Suárez then engaged in a verbal altercation with Sounders security director Gene Ramirez, after which he stepped on the latter's foot and spit on him. Miami goalkeeper Oscar Ustari stepped in between them to prevent any further altercation. In another part of the melee, Miami players Marcelo Weigandt and Tomás Avilés appeared to physically confront Seattle defender Jackson Ragen.

Tensions were eventually defused, and the trophy ceremony proceeded with both teams in attendance. In a press interaction, Miami coach Javier Mascherano appeared to disown responsibility for the episode, and hinted at his players being provoked. Public and press reaction was critical of the Miami players and organization.

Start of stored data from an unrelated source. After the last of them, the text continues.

Source: an optimization exercise on an open RTL-to-GDS flow (aim: a short achievable clock period and few clock cycles). Production flows keep margins and buffers that such runs may drop. RTL that was checked went through simulation tests only; none was proved equivalent to the original. For run 3, only the layout was checked, not whether the RTL still works. Power figures rest on the tool's default switching activity, not on a simulated workload.

$ cat config.mk
export PLATFORM = sky130hd
export DESIGN_NAME = y86_64_top
export DESIGN_NICKNAME = y86_64_top
export VERILOG_FILES = /design/flow/design.v
export SDC_FILE = /design/flow/constraint.sdc
export NUM_CORES = 4
export LEC_CHECK = 0
export ABC_CLOCK_PERIOD_IN_PS = 4000
export CAP_MARGIN = 20
export CORE_MARGIN = 2
export CORE_UTILIZATION = 40
export PLACE_DENSITY = 0.6
export SETUP_SLACK_MARGIN = 5
export SLEW_MARGIN = 20
$ cat constraint.sdc
create_clock -name core_clock -period 10.0 [get_ports {clk}]
set_input_delay 2.0000 -clock core_clock [delete_from_list [all_inputs] [get_ports {clk}]]
set_output_delay 2.0000 -clock core_clock [all_outputs]
set_load 0.01 [all_outputs]
$ cat design.v
`timescale 1ns / 1ps
module alu(a, b, fn_sub, fn_and, fn_xor, valE, newCC);
    input  [63:0] a;
    input  [63:0] b;
    input         fn_sub;
    input         fn_and;
    input         fn_xor;
    output [63:0] valE;
    output [2:0]  newCC;      
    wire [63:0] sum = b + (fn_sub ? ~a : a) + {63'd0, fn_sub};
    assign valE = fn_and ? (a & b) : fn_xor ? (a ^ b) : sum;
    assign newCC[2] = (valE == 64'd0);
    assign newCC[1] = valE[63];
    assign newCC[0] = !fn_and && !fn_xor &&
                      (fn_sub ? (a[63] != b[63]) && (valE[63] != b[63])
                              : (a[63] == b[63]) && (valE[63] != b[63]));
endmodule
`timescale 1ns / 1ps
module cond(ifun, cc, Cnd);
    input  [3:0] ifun;
    input  [2:0] cc;
    output       Cnd;
    wire zf = cc[2];
    wire sf = cc[1];
    wire of = cc[0];
    assign Cnd = (ifun == 4'h0) |
                 (ifun == 4'h1) & ((sf ^ of) | zf) |
                 (ifun == 4'h2) & (sf ^ of) |
                 (ifun == 4'h3) & zf |
                 (ifun == 4'h4) & ~zf |
                 (ifun == 4'h5) & ~(sf ^ of) |
                 (ifun == 4'h6) & ~(sf ^ of) & ~zf;
endmodule
`timescale 1ns / 1ps
module registerFile(clock, reset, srcA, srcB, valA, valB, dstE, valE, dstM, valM);
    input         clock;
    input         reset;       
    input  [3:0]  srcA;
    input  [3:0]  srcB;
    output [63:0] valA;
    output [63:0] valB;
    input  [3:0]  dstE;
    input  [63:0] valE;
    input  [3:0]  dstM;
    input  [63:0] valM;
    wire [64*16-1:0] rv;
    assign rv[64*15 +: 64] = 64'd0;
    genvar g;
    generate
        for (g = 0; g < 15; g = g + 1) begin : gr
            reg [63:0] q;
            always @(posedge clock) begin
                if (!reset)
                    q <= (g == 4) ? 64'd8 : 64'd0;
                else if (dstM == g)
                    q <= valM;
                else if (dstE == g)
                    q <= valE;
            end
            assign rv[64*g +: 64] = q;
        end
    endgenerate
    assign valA = rv[64*srcA +: 64];
    assign valB = rv[64*srcB +: 64];
endmodule
`timescale 1ns / 1ps
module y86_64
(
    input  wire         clk,
    input  wire         rst,             
    output wire [63:0]  instr_addr,
    input  wire [79:0]  instr_din,
    output wire [63:0]  data_addr,
    input  wire [63:0]  data_din,
    output wire [63:0]  data_dout,
    output wire         data_we,
    output wire [3:0]   stat
);
localparam  IHALT   = 4'h0,
            INOP    = 4'h1,
            IRRMOVQ = 4'h2,
            IIRMOVQ = 4'h3,
            IRMMOVQ = 4'h4,
            IMRMOVQ = 4'h5,
            IOPQ    = 4'h6,
            IJXX    = 4'h7,
            ICALL   = 4'h8,
            IRET    = 4'h9,
            IPUSHQ  = 4'hA,
            IPOPQ   = 4'hB;
localparam  RRSP    = 4'h4,
            RNONE   = 4'hF;
localparam  SAOK    = 4'h1,
            SADR    = 4'h2,
            SINS    = 4'h3,
            SHLT    = 4'h4;
localparam  [13:0] FETCH_MAX = 14'd8182;    
localparam  [12:0] DATA_MAX  = 13'd8184;    
reg  [12:0]  F_pc;
reg          F_bad;
reg  [13:0]  ras;           
reg          D_valid;
reg  [3:0]   D_stat;
reg  [3:0]   D_icode;
reg  [3:0]   D_ifun;
reg  [3:0]   D_rA;
reg  [3:0]   D_rB;
reg  [63:0]  D_valC;
reg  [13:0]  D_valP;        
reg  [13:0]  D_target;      
reg          D_jxx;         
reg          D_taken;       
reg          D_resolved;    
reg          E_valid;
reg  [3:0]   E_stat;
reg  [3:0]   E_icode;
reg  [3:0]   E_ifun;
reg  [63:0]  E_a;
reg  [63:0]  E_b;
reg  [63:0]  E_d;
reg          E_bypA;
reg          E_bypB;
reg          E_bypDe;
reg          E_bypDm;
reg          E_sub;
reg          E_and;
reg          E_xor;
reg  [3:0]   E_dstE;
reg  [3:0]   E_dstM;
reg  [13:0]  E_valP;
reg  [13:0]  E_target;
reg  [13:0]  E_retpred;     
reg          E_jxx;
reg          E_taken;
reg          E_resolved;
reg          M_valid;
reg  [63:0]  M_valE;
reg  [12:0]  M_addr;
reg          M_we;
reg  [63:0]  M_wdata;
reg  [3:0]   M_dstE;
reg  [3:0]   M_dstM;
reg          M_ret;
reg  [13:0]  M_retpred;
reg  [2:0]   CC;            
reg  [3:0]   S_stat;
wire         done = S_stat != SAOK;
assign stat       = S_stat;
assign instr_addr = {51'd0, F_pc};
assign data_addr  = {51'd0, M_addr};
assign data_dout  = M_wdata;
assign data_we    = M_we;
wire [3:0]   f_icode = F_bad ? INOP : instr_din[7:4];
wire [3:0]   f_ifun  = instr_din[3:0];
reg          f_valid_ins;
always @(*) begin
    case (f_icode)
        IOPQ   : f_valid_ins = f_ifun <= 4'h3;
        IJXX   : f_valid_ins = f_ifun <= 4'h6;
        4'hD   : f_valid_ins = 1'b0;
        4'hE   : f_valid_ins = 1'b0;
        4'hF   : f_valid_ins = 1'b0;
        default: f_valid_ins = 1'b1;
    endcase
end
wire [3:0]   f_stat = F_bad ? SADR : !f_valid_ins ? SINS : f_icode == IHALT ? SHLT : SAOK;
wire f_need_regids = f_icode == IRRMOVQ || f_icode == IIRMOVQ || f_icode == IRMMOVQ || f_icode == IMRMOVQ ||
                     f_icode == IOPQ || f_icode == IPUSHQ || f_icode == IPOPQ;
wire f_need_valC   = f_icode == IIRMOVQ || f_icode == IRMMOVQ || f_icode == IMRMOVQ ||
                     f_icode == IJXX || f_icode == ICALL;
wire [13:0]  pc1  = {1'b0, F_pc} + 14'd1;
wire [13:0]  pc2  = {1'b0, F_pc} + 14'd2;
wire [13:0]  pc9  = {1'b0, F_pc} + 14'd9;
wire [13:0]  pc10 = {1'b0, F_pc} + 14'd10;
wire [13:0]  f_valP = f_need_valC ? (f_need_regids ? pc10 : pc9) : (f_need_regids ? pc2 : pc1);
wire         f_valP_bad = f_valP > FETCH_MAX;
wire [63:0]  f_valC = f_need_regids ? instr_din[79:16] : instr_din[71:8];
wire         f_tgt_bad = (|instr_din[71:21]) || ({1'b0, instr_din[20:8]} > FETCH_MAX);
wire [13:0]  f_target = {f_tgt_bad, instr_din[20:8]};
wire         f_jxx  = !F_bad && f_icode == IJXX && f_ifun <= 4'h6;
wire         f_call = !F_bad && f_icode == ICALL;
wire         f_ret  = !F_bad && f_icode == IRET;
wire         cc_busy = (D_valid && D_icode == IOPQ) || (E_valid && E_icode == IOPQ);
wire         f_cnd;
cond f_cond(.ifun(f_ifun), .cc(CC), .Cnd(f_cnd));
wire         f_resolved = f_ifun == 4'h0 || !cc_busy;
wire         f_backward = instr_din[20:8] <= F_pc;
wire         f_guess    = f_backward || f_ifun == 4'h4 || f_ifun == 4'h5 || f_ifun == 4'h6;
wire         f_taken    = f_resolved ? f_cnd : f_guess;
wire [13:0]  f_pred = (f_jxx && f_taken) || f_call ? f_target :
                      f_ret ? ras :
                      {f_valP_bad, f_valP[12:0]};
wire [3:0] d_srcA = (D_icode == IRRMOVQ || D_icode == IRMMOVQ || D_icode == IOPQ || D_icode == IPUSHQ) ? D_rA : RNONE;
wire [3:0] d_srcB = (D_icode == IRMMOVQ || D_icode == IMRMOVQ || D_icode == IOPQ) ? D_rB :
                    (D_icode == ICALL || D_icode == IRET || D_icode == IPUSHQ || D_icode == IPOPQ) ? RRSP :
                    RNONE;
wire [3:0] d_dstE = (D_icode == IRRMOVQ || D_icode == IIRMOVQ || D_icode == IOPQ) ? D_rB :
                    (D_icode == ICALL || D_icode == IRET || D_icode == IPUSHQ || D_icode == IPOPQ) ? RRSP :
                    RNONE;
wire [3:0] d_dstM = (D_icode == IMRMOVQ || D_icode == IPOPQ) ? D_rA : RNONE;
wire       d_a_alu = D_icode == IRRMOVQ || D_icode == IOPQ;
wire [63:0] rf_valA, rf_valB;
wire [3:0]  e_dstE;
wire        m_fwdA_M = d_srcA != RNONE && d_srcA == M_dstM;
wire        m_fwdA_E = d_srcA != RNONE && d_srcA == M_dstE;
wire        m_fwdB_M = d_srcB != RNONE && d_srcB == M_dstM;
wire        m_fwdB_E = d_srcB != RNONE && d_srcB == M_dstE;
wire [63:0] d_valA = m_fwdA_M ? data_din : m_fwdA_E ? M_valE : rf_valA;
wire [63:0] d_valB = m_fwdB_M ? data_din : m_fwdB_E ? M_valE : rf_valB;
wire        e_hitA_M = d_srcA != RNONE && d_srcA == E_dstM;
wire        e_hitA_E = d_srcA != RNONE && d_srcA == e_dstE;
wire        e_hitB_M = d_srcB != RNONE && d_srcB == E_dstM;
wire        e_hitB_E = d_srcB != RNONE && d_srcB == e_dstE;
wire        load_use = D_valid && ((d_a_alu && e_hitA_M) || e_hitB_M);
wire        d_resolvable = D_jxx && !D_resolved && !(E_valid && E_icode == IOPQ);
wire        d_cnd;
cond d_cond(.ifun(D_ifun), .cc(CC), .Cnd(d_cnd));
wire [63:0] e_a = E_bypA ? M_valE : E_a;
wire [63:0] e_b = E_bypB ? M_valE : E_b;
wire [63:0] e_valE;
wire [2:0]  e_newCC;
alu alu(
    .a(e_a),
    .b(e_b),
    .fn_sub(E_sub),
    .fn_and(E_and),
    .fn_xor(E_xor),
    .valE(e_valE),
    .newCC(e_newCC)
);
wire        e_cnd;
cond e_cond(.ifun(E_ifun), .cc(CC), .Cnd(e_cnd));
assign      e_dstE = (E_icode == IRRMOVQ && !e_cnd) ? RNONE : E_dstE;
wire        e_addr_from_b = E_icode == IRET || E_icode == IPOPQ;
wire [63:0] e_addr  = e_addr_from_b ? e_b : e_valE;
wire        e_mem   = E_icode == IRMMOVQ || E_icode == IMRMOVQ || E_icode == ICALL ||
                      E_icode == IRET || E_icode == IPUSHQ || E_icode == IPOPQ;
wire        e_store = E_icode == IRMMOVQ || E_icode == ICALL || E_icode == IPUSHQ;
wire        e_addr_ok = ~|e_addr[63:13] && e_addr[12:0] <= DATA_MAX;
wire        e_dfault = E_stat == SAOK && e_mem && !e_addr_ok;
wire [3:0]  e_stat  = e_dfault ? SADR : E_stat;
wire        e_mispredict = E_valid && E_jxx && !E_resolved && e_cnd != E_taken;
wire [13:0] e_redirect_pc = e_cnd ? E_target : E_valP;
wire [63:0] e_wdata = E_bypDm ? data_din : E_bypDe ? M_valE : E_d;
wire        m_ret_bad  = (|data_din[63:13]) || ({1'b0, data_din[12:0]} > FETCH_MAX);
wire        m_ret_hit  = !M_retpred[13] && ~|data_din[63:13] && data_din[12:0] == M_retpred[12:0];
wire        redir_M    = M_valid && M_ret && !m_ret_hit;
wire        redir_E    = !redir_M && e_mispredict;
wire        redir_D    = !redir_M && !e_mispredict && D_valid && d_resolvable && d_cnd != D_taken;
wire        stall      = load_use;
wire        e_declare = E_valid && e_stat != SAOK && !redir_M;
wire        d_declare = D_valid && D_stat != SAOK && !redir_M && !e_mispredict &&
                        !(E_valid && E_icode == IRET);
always @(posedge clk) begin
    if (!rst)
        S_stat <= SAOK;
    else if (!done) begin
        if (e_declare)
            S_stat <= e_stat;
        else if (d_declare)
            S_stat <= D_stat;
    end
end
always @(posedge clk) begin
    if (!rst) begin
        F_pc  <= 13'd0;
        F_bad <= 1'b0;
    end else if (redir_M) begin
        F_pc  <= data_din[12:0];
        F_bad <= m_ret_bad;
    end else if (redir_E) begin
        F_pc  <= e_redirect_pc[12:0];
        F_bad <= e_redirect_pc[13];
    end else if (redir_D) begin
        F_pc  <= d_cnd ? D_target[12:0] : D_valP[12:0];
        F_bad <= d_cnd ? D_target[13] : (D_valP > FETCH_MAX);
    end else if (!stall) begin
        F_pc  <= f_pred[12:0];
        F_bad <= f_pred[13];
    end
end
always @(posedge clk) begin
    if (!rst)
        ras <= 14'd0;
    else if (f_call && !stall)
        ras <= {f_valP_bad, f_valP[12:0]};
end
always @(posedge clk) begin
    if (!rst || redir_M || redir_E || redir_D) begin
        D_valid    <= 1'b0;
        D_stat     <= SAOK;
        D_icode    <= INOP;
        D_ifun     <= 4'h0;
        D_rA       <= RNONE;
        D_rB       <= RNONE;
        D_jxx      <= 1'b0;
        D_taken    <= 1'b0;
        D_resolved <= 1'b0;
    end else if (!stall) begin
        D_valid    <= 1'b1;
        D_stat     <= f_stat;
        D_icode    <= f_icode;
        D_ifun     <= f_ifun;
        D_rA       <= f_need_regids ? instr_din[15:12] : RNONE;
        D_rB       <= f_need_regids ? instr_din[11:8] : RNONE;
        D_jxx      <= f_jxx;
        D_taken    <= f_taken;
        D_resolved <= f_resolved;
    end
end
always @(posedge clk) begin
    if (!stall) begin
        D_valC   <= f_valC;
        D_valP   <= f_valP;
        D_target <= f_target;
    end
end
always @(posedge clk) begin
    if (!rst || redir_M || redir_E || stall) begin
        E_valid    <= 1'b0;
        E_stat     <= SAOK;
        E_icode    <= INOP;
        E_ifun     <= 4'h0;
        E_dstE     <= RNONE;
        E_dstM     <= RNONE;
        E_jxx      <= 1'b0;
        E_resolved <= 1'b0;
        E_bypA     <= 1'b0;
        E_bypB     <= 1'b0;
        E_bypDe    <= 1'b0;
        E_bypDm    <= 1'b0;
        E_sub      <= 1'b0;
        E_and      <= 1'b0;
        E_xor      <= 1'b0;
    end else begin
        E_valid    <= D_valid;
        E_stat     <= D_stat;
        E_icode    <= D_icode;
        E_ifun     <= D_ifun;
        E_dstE     <= d_dstE;
        E_dstM     <= d_dstM;
        E_jxx      <= D_jxx;
        E_resolved <= D_resolved || d_resolvable;
        E_bypA     <= d_a_alu && e_hitA_E;
        E_bypB     <= e_hitB_E;
        E_bypDe    <= !d_a_alu && e_hitA_E && !e_hitA_M;
        E_bypDm    <= !d_a_alu && e_hitA_M;
        E_sub      <= D_icode == IOPQ && D_ifun == 4'h1;
        E_and      <= D_icode == IOPQ && D_ifun == 4'h2;
        E_xor      <= D_icode == IOPQ && D_ifun == 4'h3;
    end
end
always @(posedge clk) begin
    E_a <= d_a_alu ? d_valA :
           (D_icode == IIRMOVQ || D_icode == IRMMOVQ || D_icode == IMRMOVQ) ? D_valC :
           (D_icode == ICALL || D_icode == IPUSHQ) ? 64'hFFFF_FFFF_FFFF_FFF8 :
           (D_icode == IRET || D_icode == IPOPQ) ? 64'd8 :
           64'd0;
    E_b <= (D_icode == IRRMOVQ || D_icode == IIRMOVQ) ? 64'd0 : d_valB;
    E_d <= D_icode == ICALL ? {50'd0, D_valP} : d_valA;
    E_valP    <= {D_valP > FETCH_MAX, D_valP[12:0]};
    E_target  <= D_target;
    E_taken   <= D_taken ^ (d_resolvable && d_cnd != D_taken);
end
reg [13:0] d_retpred;
always @(posedge clk) begin
    if (!stall)
        d_retpred <= f_pred;
end
always @(posedge clk) begin
    E_retpred <= d_retpred;
end
always @(posedge clk) begin
    if (!rst || redir_M) begin
        M_valid <= 1'b0;
        M_dstE  <= RNONE;
        M_dstM  <= RNONE;
        M_we    <= 1'b0;
        M_ret   <= 1'b0;
    end else begin
        M_valid <= E_valid;
        M_dstE  <= E_valid ? e_dstE : RNONE;
        M_dstM  <= E_valid ? E_dstM : RNONE;
        M_we    <= E_valid && e_store && E_stat == SAOK && e_addr_ok && !done;
        M_ret   <= E_valid && E_icode == IRET && E_stat == SAOK;
    end
end
always @(posedge clk) begin
    M_valE    <= e_valE;
    M_addr    <= e_addr[12:0];
    M_wdata   <= e_wdata;
    M_retpred <= E_retpred;
end
always @(posedge clk) begin
    if (!rst)
        CC <= 3'b100;
    else if (E_valid && E_icode == IOPQ && E_stat == SAOK && !redir_M)
        CC <= e_newCC;
end
registerFile rf(
    .clock(clk),
    .reset(rst),
    .srcA(d_srcA),
    .srcB(d_srcB),
    .valA(rf_valA),
    .valB(rf_valB),
    .dstE(M_dstE),
    .valE(M_valE),
    .dstM(M_dstM),
    .valM(data_din)
);
endmodule
`timescale 1ns / 1ps
module y86_64_top
(
    input  wire         clk,
    input  wire         rst_n,           
    output wire [63:0]  imem_addr,       
    input  wire [79:0]  imem_data,       
    output wire [63:0]  dmem_addr,       
    input  wire [63:0]  dmem_rdata,      
    output wire [63:0]  dmem_wdata,      
    output wire         dmem_we,         
    output wire [3:0]   stat             
);
y86_64 y86_64_pipe (
    .clk(clk),
    .rst(rst_n),
    .instr_addr(imem_addr),
    .instr_din(imem_data),
    .data_addr(dmem_addr),
    .data_din(dmem_rdata),
    .data_dout(dmem_wdata),
    .data_we(dmem_we),
    .stat(stat)
);
endmodule
$ cat run.sh
#!/bin/bash
# synth_recipe.tcl (not shown) runs the flow's synth.tcl, then flattens the netlist and writes it again
# the make line also repeats each setting of config.mk as NAME=value (left out here)
make -C /OpenROAD-flow-scripts/flow DESIGN_CONFIG=/design/flow/config.mk WORK_HOME=/design/flow/orfs CLKGATE_MAP_FILE= SYNTH_SCRIPT=/design/flow/synth_recipe.tcl finish
==> flow_metrics.tcl, run 1 <==
set metrics [dict create \
    status "timing/DRC/antenna clean" \
    drtIter0Drc 14100 \
    ios 343 \
    cts_root_buffer "clkbuf_16" \
    ys_seq_elements 1553 \
    fillers 21500 \
    powerDensity_mw_per_mm2 194 \
    syn_area_mm2 0.0916 \
    max_cap_violations 0 \
    core_area_mm2 0.227 \
    p_leak_nw 38.1 \
    layout_commonest_cell "mux2i_1" \
    post-route-worst-setup-slack_ps 4350 \
    via_per_inst 6.70 \
    rsz0062_at_grt "yes" \
    cp-end-kind "flop" \
    syn_inst 11100 \
    clk_latency_ps 880 \
    cp_slowest_stage_delay_ps 620 \
    r2r-start "y86_64_pipe.E_bypA$_SDFF_PP0_" \
    grt_max_degree 201 \
    multi_input_area_mm2 0.0558 \
    hold_class "flop to flop" \
    synth_edf_count 106 \
    antenna_found_initial 43 \
    rows 175 \
    relSlewSlack_pct 11.5 \
    dp_cells 13300 \
    cp.depth 24 \
    hp-start "y86_64_pipe.E_retpred[8]$_DFF_P_" \
    drive_above_1_share_pct 11.5 \
    first_global_vias 86800 \
    r2r_slack_ps 4350 \
    cts_max_level 4 \
    worstPathArrival_ps 6410 \
    worstRegToRegCells 24 \
    total_power_mw 20.3 \
    min_period_over_period_pct 56.5 \
    setup_viol_count_final 0 \
    io_buffer_count 239 \
    clockBufferDepth 3 \
    setup_tns_ps 0 \
    wl_per_cell_um 32.6 \
    ys_warn_count 2 \
    crit_chain "buf_12, buf_16, mux2_4, xor2_4, fa_2, a21o_1, a221oi_4, buf_4, buf_4, o22a_1, nand2_2, a31oi_1, a22oi_2, buf_6, o211ai_1, nand2b_1, a21boi_2, xor2_1, a21oi_1, or4_1, nor4_4, buf_12, nand2_2, o211a_1" \
    hold_depth 0 \
    area_growth_pct 14.2 \
    stdcell_count 13800 \
    timing.rr.end "y86_64_pipe.S_stat[1]$_SDFFE_PN0P_" \
    tightest_slew_ps 1330 \
    most-common-layout-cells "mux2i_1, dfxtp_1, nor2_1" \
    grt-ovfl-total 0 \
    num_vias 92200 \
    dpl.hpwl_mm 259 \
    worstSetupPathType "flop to flop" \
    period_minus_slack_ps 5650 \
    final-seq-area_mm2 0.0322 \
    skew_ps 49.1 \
    grt_pass1_wl_mm 627 \
    fp.dieW_um 483 \
    max_freq_mhz 177 \
    whs_endpoint "y86_64_pipe.M_retpred[8]$_DFF_P_" \
    startpoint "y86_64_pipe.E_bypA$_SDFF_PP0_" \
    holdWs_ps 328 \
    dieArea_mm2 0.233 \
    critPathBufInv 6 \
    cpMaxStageDelayCell "or4_1" \
    cts_tree "built" \
    postRouteAntennaNets 0 \
    path_max_fanout 7 \
    yosysUniqueCellTypes 101 \
    gp_congestion 1.04 \
    hold_violations 0 \
    synth-main-ff-cell "dfxtp_1" \
    syn_avg_cell_area_um2 8.29 \
    cts_sinks 1553 \
    ir_worst_vdd_mv 0.187 \
    path_clk_slew_ps 60 \
    post-place-ws_ps 1960 \
    die_h_um 483 \
    nets 10900 \
    start_util_pct 40.3 \
    yosysSeqAreaShare_pct 35.1 \
    async_flop_share_pct 0 \
    startpoint_type "flop" \
    cts-buffers-inserted 180 \
    path_delay_family "compound AO/OA/AOI/OAI gates" \
    drv_slew 0 \
    wl_mm 448 \
    ctsHoldBuffers 0 \
    grt_usage_pct 36.5 \
    drc 0 \
    drt-pass1-iter-count 7 \
    cp.required_ps 10760 \
]
report_power, final:
part	switching, mW	internal [mW]
logic	3.26	1.73
registers	1.16	6.77
clock network	3.07	4.27
total	7.49	12.8
synthesized netlist by cell type, drive strengths merged, types with 75 or more instances:
cell type | count | area [um^2]
a211oi | 1014 | 7610
edfxtp | 106 | 3180
ha | 137 | 1710
o22ai | 165 | 1030
mux2i | 1468 | 14700
a31oi | 217 | 1360
and3 | 79 | 499
nor3 | 255 | 1280
mux2 | 182 | 2050
buf | 341 | 1730
inv | 106 | 398
a21oi | 574 | 2880
nor2 | 1352 | 5070
clkbuf | 1006 | 3780
o21ai | 277 | 1390
xnor2 | 94 | 823
a311oi | 75 | 663
xor2 | 112 | 981
nand2 | 1133 | 4250
o221ai | 251 | 2200
dfxtp | 1447 | 29000
worst reg2reg max path: stages (launching register included):
cell and delay [ps]:
dfxtp_4 380, buf_12 140, buf_16 170, mux2_4 350, xor2_4 170, fa_2 360
a21o_1 230, a221oi_4 340, buf_4 170, buf_4 100, o22a_1 180, nand2_2 100
a31oi_1 230, a22oi_2 80, buf_6 180, o211ai_1 320, nand2b_1 150, a21boi_2 200
xor2_1 160, a21oi_1 180, or4_1 620, nor4_4 300, buf_12 170, nand2_2 60
o211a_1 210
routing by layer:
metal | wire (um) | share of wire (%) | track usage, % | vias up
li1 | - | - | - | 39100
met1 | 167000 | 37 | 45.3 | 44300
met2 | 187000 | 42 | 53.8 | 6936
met3 | 54400 | 12 | 9.76 | 1899
met4 | 39600 | 8.8 | 27.5 | 24
met5 | 167 | 0.037 | 0 | -
final cells by class:
type	count	share of cell area, %
well taps	3009	3.60
inverters	107	0.393
repair buffers	571	5.58
clock buffers	253	5.06
clock inverters	85	1.17
flip-flops and latches	1553	30.8
diodes	33	0.0789
multi-input cells	8155	53.3
cell families (layout without fill, tap and decap cells):
logic type               after synthesis  in the layout  synth area share [%]
other                                  1            136               0.00409
flip-flops                          1553           1553                  35.1
AO/OA/AOI/OAI                       2889           2890                  21.6
multiplexers                        1650           1650                  18.3
buffers and inverters               1454           1016                  6.45
AND/OR/NAND/NOR                     3159           3164                  14.6
XOR/XNOR                             207            207                  1.99
adder cells (fa/ha/maj)              141            141                  1.93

Seattle coach Brian Schmetzer was complimentary of Messi and Miami part-owner David Beckham for their conduct after the match. The next day, a spokesperson for the Leagues Cup said that the Organizing Committee was reviewing the incident; the MLS had not commented.

On September 5, 2025, the Leagues Cup Organizing Committee announced suspensions for players and staff involved in the fight. Suárez was suspended for six matches, Busquets for two matches, Avilés for three matches, and Sounders assistant Steven Lenhart for five matches, all four individuals also received fines. The suspensions are to be served in future editions of the Leagues Cup, beginning in 2026. On September 8, MLS suspended Suárez for three matches, and revoked Lenhart's credential privileges for the remainder of the 2025 season (including postseason). The league also fined the Sounders for "misappropriation of credentials"; Busquets and Avilés did not receive further punishment.